▶ _WORK ITEM_
Give again, word for word, every line in the entries below from the line with "ps | cells |" up to and including the line with "length [um] |", and no other line.

[Collected data entries]

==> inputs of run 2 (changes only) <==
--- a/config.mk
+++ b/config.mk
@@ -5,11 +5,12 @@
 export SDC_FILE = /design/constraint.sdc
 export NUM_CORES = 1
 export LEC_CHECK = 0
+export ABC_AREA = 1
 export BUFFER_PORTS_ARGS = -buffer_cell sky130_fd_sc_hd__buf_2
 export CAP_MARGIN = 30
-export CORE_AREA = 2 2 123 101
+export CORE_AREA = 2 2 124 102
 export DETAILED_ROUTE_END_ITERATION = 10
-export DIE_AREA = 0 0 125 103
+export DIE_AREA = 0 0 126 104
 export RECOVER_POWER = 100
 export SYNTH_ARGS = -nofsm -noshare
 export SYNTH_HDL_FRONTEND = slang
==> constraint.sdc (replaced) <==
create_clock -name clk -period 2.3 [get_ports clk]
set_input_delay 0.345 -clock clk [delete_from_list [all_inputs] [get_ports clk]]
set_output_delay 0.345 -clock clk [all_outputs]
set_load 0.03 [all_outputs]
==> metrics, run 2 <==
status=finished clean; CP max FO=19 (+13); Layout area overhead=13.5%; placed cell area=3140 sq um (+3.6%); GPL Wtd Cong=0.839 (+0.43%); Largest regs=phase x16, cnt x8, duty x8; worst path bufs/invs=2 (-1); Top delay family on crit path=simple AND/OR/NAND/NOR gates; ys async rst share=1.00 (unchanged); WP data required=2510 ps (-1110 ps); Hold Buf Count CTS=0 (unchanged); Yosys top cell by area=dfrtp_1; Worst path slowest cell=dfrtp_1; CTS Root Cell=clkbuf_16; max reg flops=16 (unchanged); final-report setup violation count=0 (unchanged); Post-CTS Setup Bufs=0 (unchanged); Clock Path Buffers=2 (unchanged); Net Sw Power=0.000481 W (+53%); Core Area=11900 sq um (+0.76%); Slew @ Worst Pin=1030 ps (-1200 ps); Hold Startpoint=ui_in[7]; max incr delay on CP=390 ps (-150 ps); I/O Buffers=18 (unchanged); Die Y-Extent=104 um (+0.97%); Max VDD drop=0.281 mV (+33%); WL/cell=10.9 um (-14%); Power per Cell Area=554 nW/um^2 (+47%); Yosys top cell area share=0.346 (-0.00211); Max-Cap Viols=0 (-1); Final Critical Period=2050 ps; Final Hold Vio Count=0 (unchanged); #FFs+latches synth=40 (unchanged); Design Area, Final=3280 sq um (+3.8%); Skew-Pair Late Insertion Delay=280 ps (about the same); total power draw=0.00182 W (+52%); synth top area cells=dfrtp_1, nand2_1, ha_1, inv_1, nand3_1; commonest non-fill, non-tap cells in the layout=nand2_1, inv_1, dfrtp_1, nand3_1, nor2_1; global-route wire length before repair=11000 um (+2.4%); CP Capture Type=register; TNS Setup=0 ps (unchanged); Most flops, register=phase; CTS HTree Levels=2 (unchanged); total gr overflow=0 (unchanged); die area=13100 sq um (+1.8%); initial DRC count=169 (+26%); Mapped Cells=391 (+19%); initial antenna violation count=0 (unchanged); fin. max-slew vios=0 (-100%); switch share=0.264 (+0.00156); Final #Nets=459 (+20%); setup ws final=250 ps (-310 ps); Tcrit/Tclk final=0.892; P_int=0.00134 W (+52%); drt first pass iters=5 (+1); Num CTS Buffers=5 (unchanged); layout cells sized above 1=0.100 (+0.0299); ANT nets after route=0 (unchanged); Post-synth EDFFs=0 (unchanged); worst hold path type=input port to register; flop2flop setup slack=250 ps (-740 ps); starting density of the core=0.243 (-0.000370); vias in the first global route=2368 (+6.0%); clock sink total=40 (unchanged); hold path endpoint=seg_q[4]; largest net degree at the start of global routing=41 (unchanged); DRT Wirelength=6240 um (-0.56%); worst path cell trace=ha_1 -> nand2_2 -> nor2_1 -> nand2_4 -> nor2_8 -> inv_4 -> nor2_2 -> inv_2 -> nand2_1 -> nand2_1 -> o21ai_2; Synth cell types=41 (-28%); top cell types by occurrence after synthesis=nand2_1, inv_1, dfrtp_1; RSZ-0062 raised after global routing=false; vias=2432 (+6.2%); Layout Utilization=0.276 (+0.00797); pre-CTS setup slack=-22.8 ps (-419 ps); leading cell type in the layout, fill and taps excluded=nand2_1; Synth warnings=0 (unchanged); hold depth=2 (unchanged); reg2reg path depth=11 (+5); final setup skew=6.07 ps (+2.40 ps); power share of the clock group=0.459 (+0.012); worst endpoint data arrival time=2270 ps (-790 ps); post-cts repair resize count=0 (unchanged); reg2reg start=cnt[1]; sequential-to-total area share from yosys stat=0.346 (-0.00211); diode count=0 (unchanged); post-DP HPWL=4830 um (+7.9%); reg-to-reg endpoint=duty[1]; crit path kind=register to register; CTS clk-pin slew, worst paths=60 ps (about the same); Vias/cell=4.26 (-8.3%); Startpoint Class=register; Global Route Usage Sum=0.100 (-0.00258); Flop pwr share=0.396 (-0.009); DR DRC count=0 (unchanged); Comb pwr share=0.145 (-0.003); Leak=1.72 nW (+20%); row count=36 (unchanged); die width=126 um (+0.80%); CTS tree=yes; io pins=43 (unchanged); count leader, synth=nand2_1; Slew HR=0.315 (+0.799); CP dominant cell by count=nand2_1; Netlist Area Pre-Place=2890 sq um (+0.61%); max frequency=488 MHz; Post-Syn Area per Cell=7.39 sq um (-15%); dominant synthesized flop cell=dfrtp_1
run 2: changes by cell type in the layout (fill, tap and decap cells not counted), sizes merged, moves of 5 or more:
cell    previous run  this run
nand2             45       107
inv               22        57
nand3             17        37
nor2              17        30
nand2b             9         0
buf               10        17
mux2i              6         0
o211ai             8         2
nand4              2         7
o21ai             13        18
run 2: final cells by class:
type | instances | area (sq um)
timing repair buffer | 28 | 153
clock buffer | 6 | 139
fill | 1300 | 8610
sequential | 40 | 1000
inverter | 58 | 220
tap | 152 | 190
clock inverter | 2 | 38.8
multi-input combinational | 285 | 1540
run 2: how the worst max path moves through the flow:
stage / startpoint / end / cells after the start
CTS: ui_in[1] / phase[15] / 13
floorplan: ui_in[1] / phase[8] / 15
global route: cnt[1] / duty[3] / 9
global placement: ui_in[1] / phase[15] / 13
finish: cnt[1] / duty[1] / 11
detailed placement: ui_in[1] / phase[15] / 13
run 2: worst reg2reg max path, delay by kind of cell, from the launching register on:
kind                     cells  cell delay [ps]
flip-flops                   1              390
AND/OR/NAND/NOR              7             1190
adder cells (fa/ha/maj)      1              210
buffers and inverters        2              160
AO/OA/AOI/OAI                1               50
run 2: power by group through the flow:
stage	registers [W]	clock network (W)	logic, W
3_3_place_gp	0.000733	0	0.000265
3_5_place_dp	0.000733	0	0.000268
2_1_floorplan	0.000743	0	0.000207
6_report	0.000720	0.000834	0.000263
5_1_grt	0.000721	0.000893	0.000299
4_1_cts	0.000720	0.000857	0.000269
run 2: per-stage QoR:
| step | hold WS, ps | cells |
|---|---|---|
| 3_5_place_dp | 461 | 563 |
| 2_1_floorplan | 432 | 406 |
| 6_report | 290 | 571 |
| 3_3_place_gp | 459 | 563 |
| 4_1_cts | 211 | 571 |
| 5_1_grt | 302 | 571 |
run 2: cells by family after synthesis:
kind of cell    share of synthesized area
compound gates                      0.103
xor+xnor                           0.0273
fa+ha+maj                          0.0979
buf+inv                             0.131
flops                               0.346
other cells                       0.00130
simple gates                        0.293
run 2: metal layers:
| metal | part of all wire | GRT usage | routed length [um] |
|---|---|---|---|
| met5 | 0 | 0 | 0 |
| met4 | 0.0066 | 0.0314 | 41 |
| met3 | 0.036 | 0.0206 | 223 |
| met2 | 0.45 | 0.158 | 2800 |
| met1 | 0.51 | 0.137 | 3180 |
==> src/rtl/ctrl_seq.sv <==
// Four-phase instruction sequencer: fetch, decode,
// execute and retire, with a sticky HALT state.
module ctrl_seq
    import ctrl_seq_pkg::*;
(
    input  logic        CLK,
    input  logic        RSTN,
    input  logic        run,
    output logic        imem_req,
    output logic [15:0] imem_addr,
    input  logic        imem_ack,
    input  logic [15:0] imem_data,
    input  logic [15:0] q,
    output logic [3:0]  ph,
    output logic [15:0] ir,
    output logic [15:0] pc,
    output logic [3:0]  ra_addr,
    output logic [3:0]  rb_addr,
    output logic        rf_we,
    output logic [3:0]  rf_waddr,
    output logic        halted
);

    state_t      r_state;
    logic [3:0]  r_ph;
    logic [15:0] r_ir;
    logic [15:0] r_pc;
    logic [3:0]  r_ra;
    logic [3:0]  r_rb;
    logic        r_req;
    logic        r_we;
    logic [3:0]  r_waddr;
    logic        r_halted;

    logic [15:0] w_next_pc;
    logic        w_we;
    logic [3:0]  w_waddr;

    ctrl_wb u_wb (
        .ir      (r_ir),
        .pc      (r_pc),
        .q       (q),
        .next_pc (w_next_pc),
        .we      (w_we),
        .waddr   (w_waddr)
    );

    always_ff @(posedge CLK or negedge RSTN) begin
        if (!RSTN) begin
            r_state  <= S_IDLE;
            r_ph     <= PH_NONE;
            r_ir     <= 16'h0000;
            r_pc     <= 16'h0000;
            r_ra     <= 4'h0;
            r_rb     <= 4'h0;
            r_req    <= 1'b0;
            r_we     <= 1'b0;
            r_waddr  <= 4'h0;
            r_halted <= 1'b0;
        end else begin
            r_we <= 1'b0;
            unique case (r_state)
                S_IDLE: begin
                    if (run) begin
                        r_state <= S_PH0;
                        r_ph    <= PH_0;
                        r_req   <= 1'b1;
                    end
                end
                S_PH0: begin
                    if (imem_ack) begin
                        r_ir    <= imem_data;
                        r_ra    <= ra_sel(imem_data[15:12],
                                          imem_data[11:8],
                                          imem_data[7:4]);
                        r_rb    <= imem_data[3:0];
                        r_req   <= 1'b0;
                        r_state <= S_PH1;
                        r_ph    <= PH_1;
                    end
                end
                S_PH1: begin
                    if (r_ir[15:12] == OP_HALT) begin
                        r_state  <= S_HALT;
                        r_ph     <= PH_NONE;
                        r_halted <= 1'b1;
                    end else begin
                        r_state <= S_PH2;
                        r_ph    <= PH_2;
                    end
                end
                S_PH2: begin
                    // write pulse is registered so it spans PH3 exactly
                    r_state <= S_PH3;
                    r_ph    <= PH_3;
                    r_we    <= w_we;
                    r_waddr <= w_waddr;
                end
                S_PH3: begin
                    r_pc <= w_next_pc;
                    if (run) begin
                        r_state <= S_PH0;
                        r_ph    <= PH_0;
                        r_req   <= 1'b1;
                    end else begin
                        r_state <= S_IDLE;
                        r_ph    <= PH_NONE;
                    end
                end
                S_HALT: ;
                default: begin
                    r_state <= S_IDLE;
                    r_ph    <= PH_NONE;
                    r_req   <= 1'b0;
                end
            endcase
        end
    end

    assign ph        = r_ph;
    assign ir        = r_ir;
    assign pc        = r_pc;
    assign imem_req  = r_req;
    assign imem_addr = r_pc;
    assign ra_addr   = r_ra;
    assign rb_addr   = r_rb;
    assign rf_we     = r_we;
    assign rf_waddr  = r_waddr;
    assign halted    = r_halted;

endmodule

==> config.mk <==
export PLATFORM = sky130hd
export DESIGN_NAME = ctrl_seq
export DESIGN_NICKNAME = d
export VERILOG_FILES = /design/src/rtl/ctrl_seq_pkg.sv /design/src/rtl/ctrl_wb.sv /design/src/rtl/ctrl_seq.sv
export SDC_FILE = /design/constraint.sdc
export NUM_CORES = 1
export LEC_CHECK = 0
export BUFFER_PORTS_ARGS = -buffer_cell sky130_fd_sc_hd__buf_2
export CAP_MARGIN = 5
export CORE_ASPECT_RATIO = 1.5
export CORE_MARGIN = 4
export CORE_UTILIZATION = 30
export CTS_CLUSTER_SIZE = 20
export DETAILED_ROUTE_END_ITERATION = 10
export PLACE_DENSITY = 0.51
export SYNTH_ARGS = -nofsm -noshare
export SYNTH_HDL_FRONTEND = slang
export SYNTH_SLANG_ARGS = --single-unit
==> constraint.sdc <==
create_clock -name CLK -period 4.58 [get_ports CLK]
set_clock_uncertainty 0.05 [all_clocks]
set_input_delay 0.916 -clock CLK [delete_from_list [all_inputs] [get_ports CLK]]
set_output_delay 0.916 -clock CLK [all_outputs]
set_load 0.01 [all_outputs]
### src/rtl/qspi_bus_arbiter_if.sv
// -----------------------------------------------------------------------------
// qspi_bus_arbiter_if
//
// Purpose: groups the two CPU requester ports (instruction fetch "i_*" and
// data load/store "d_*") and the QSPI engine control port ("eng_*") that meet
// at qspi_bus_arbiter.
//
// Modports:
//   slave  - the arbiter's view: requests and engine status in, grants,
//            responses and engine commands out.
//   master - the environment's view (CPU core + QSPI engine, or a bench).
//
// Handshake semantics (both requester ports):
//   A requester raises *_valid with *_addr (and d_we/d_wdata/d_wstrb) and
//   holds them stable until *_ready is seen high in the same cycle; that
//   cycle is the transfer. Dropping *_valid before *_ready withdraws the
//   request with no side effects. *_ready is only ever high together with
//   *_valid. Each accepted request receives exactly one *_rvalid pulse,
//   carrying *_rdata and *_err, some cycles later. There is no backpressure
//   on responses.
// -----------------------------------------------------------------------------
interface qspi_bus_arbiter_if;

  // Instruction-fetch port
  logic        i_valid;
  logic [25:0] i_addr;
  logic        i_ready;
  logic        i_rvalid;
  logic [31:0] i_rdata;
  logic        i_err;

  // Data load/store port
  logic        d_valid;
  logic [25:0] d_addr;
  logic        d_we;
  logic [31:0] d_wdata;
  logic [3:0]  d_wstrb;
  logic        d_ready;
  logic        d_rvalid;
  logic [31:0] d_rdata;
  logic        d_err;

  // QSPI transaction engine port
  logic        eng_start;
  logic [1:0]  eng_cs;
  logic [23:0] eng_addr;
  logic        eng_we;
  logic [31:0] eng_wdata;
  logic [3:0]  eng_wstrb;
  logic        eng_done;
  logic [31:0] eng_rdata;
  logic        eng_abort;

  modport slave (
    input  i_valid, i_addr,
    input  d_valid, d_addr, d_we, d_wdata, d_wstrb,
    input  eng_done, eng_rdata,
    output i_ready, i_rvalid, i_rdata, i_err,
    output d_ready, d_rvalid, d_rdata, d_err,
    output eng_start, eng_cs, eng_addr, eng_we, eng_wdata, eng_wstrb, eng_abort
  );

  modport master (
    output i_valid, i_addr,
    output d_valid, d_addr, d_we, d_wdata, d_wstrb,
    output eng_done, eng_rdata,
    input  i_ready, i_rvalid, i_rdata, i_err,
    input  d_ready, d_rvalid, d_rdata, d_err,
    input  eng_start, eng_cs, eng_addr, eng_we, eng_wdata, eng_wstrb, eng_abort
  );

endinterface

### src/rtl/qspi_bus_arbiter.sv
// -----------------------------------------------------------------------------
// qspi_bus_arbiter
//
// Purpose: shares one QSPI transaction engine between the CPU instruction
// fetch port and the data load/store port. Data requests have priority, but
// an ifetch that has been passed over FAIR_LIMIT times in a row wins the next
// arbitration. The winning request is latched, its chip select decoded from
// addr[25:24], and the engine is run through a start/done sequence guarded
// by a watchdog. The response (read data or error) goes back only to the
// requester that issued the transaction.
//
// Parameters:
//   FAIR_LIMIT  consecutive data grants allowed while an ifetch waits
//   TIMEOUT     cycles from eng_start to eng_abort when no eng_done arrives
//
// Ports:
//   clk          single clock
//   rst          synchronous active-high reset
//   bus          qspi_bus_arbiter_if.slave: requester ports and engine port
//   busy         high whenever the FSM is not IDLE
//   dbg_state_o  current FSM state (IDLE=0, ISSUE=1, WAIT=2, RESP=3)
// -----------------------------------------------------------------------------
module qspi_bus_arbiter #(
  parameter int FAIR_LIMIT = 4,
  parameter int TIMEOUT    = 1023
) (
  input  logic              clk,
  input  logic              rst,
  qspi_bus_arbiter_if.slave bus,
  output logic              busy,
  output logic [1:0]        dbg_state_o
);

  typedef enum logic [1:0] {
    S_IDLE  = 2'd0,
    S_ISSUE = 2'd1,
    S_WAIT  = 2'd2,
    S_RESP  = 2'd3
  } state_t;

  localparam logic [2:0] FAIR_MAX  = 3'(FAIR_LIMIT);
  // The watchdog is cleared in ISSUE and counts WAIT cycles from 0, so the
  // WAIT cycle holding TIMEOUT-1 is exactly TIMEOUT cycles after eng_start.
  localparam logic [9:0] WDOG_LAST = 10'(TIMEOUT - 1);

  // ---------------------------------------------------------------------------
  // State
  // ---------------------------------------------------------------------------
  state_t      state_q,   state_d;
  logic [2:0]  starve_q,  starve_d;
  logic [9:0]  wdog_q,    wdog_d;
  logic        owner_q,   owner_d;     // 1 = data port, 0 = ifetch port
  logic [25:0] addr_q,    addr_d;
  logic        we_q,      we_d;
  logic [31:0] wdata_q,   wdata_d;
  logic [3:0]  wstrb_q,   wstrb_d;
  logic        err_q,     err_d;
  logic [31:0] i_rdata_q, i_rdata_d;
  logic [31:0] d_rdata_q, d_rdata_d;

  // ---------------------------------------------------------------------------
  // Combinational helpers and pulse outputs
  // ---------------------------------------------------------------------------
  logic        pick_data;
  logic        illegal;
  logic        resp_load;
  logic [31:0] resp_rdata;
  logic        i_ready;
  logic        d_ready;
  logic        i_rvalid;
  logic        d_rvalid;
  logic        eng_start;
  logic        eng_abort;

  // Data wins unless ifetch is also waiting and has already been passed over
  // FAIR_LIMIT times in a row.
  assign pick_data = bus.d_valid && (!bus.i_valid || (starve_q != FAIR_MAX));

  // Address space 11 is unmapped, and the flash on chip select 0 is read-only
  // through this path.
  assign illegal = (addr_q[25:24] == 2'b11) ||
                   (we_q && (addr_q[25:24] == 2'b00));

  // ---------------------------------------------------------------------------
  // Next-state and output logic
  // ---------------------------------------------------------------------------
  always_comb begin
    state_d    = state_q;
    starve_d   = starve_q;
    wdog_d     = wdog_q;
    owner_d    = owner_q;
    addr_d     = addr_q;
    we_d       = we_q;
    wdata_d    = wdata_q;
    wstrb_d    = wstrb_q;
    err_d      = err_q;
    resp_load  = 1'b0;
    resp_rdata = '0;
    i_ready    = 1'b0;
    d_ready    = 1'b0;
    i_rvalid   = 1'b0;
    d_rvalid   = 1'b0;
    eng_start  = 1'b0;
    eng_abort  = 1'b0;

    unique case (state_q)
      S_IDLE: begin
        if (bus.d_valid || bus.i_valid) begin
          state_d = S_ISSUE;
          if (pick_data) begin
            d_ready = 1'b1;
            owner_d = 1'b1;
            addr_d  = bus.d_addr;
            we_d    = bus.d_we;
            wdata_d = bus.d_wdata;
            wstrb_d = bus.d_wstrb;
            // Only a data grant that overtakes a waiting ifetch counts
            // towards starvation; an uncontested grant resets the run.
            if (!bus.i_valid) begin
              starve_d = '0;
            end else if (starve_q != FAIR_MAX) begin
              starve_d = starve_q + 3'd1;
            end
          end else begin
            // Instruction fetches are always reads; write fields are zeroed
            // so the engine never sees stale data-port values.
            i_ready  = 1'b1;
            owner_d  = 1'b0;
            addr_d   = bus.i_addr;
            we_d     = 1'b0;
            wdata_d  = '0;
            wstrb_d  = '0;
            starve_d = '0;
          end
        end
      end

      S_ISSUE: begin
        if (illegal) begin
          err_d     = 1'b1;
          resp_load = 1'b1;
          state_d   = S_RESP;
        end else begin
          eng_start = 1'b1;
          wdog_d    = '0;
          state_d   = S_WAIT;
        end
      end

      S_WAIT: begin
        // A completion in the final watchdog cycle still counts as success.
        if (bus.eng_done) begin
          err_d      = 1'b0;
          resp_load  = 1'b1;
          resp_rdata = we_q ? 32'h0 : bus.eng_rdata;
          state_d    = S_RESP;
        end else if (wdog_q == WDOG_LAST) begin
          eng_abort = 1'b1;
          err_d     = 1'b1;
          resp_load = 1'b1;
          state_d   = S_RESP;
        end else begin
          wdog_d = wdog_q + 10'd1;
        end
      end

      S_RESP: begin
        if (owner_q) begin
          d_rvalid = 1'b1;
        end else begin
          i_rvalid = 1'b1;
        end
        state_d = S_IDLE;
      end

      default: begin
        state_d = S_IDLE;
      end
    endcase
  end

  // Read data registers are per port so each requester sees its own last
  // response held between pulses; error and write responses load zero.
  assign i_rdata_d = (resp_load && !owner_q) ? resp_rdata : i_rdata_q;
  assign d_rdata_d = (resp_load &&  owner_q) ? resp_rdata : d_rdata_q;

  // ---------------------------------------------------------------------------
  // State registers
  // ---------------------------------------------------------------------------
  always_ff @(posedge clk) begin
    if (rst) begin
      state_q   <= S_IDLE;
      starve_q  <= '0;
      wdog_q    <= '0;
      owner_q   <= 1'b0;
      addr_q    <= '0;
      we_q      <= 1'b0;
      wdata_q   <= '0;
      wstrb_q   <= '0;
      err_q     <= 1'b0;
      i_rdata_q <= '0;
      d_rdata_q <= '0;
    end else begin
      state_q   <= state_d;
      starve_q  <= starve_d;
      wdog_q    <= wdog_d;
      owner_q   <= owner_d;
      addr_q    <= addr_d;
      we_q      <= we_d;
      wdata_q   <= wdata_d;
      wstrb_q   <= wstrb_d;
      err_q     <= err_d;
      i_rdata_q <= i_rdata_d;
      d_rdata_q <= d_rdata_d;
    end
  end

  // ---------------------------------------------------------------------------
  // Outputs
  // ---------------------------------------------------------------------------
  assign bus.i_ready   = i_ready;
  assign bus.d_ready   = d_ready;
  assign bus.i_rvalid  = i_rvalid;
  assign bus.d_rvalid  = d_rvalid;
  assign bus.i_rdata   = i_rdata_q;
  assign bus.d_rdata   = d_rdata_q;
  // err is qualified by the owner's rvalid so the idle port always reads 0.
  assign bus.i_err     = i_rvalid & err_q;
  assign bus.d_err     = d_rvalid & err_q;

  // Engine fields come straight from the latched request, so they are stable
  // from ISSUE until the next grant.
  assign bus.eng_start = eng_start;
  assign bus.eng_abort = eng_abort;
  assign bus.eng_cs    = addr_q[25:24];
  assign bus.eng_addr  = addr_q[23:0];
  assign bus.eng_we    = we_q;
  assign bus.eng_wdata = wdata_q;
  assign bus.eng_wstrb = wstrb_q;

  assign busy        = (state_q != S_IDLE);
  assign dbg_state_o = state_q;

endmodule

▶ _ANSWER FOR THE TASK_
| step | hold WS, ps | cells |
|---|---|---|
| 3_5_place_dp | 461 | 563 |
| 2_1_floorplan | 432 | 406 |
| 6_report | 290 | 571 |
| 3_3_place_gp | 459 | 563 |
| 4_1_cts | 211 | 571 |
| 5_1_grt | 302 | 571 |
run 2: cells by family after synthesis:
kind of cell    share of synthesized area
compound gates                      0.103
xor+xnor                           0.0273
fa+ha+maj                          0.0979
buf+inv                             0.131
flops                               0.346
other cells                       0.00130
simple gates                        0.293
run 2: metal layers:
| metal | part of all wire | GRT usage | routed length [um] |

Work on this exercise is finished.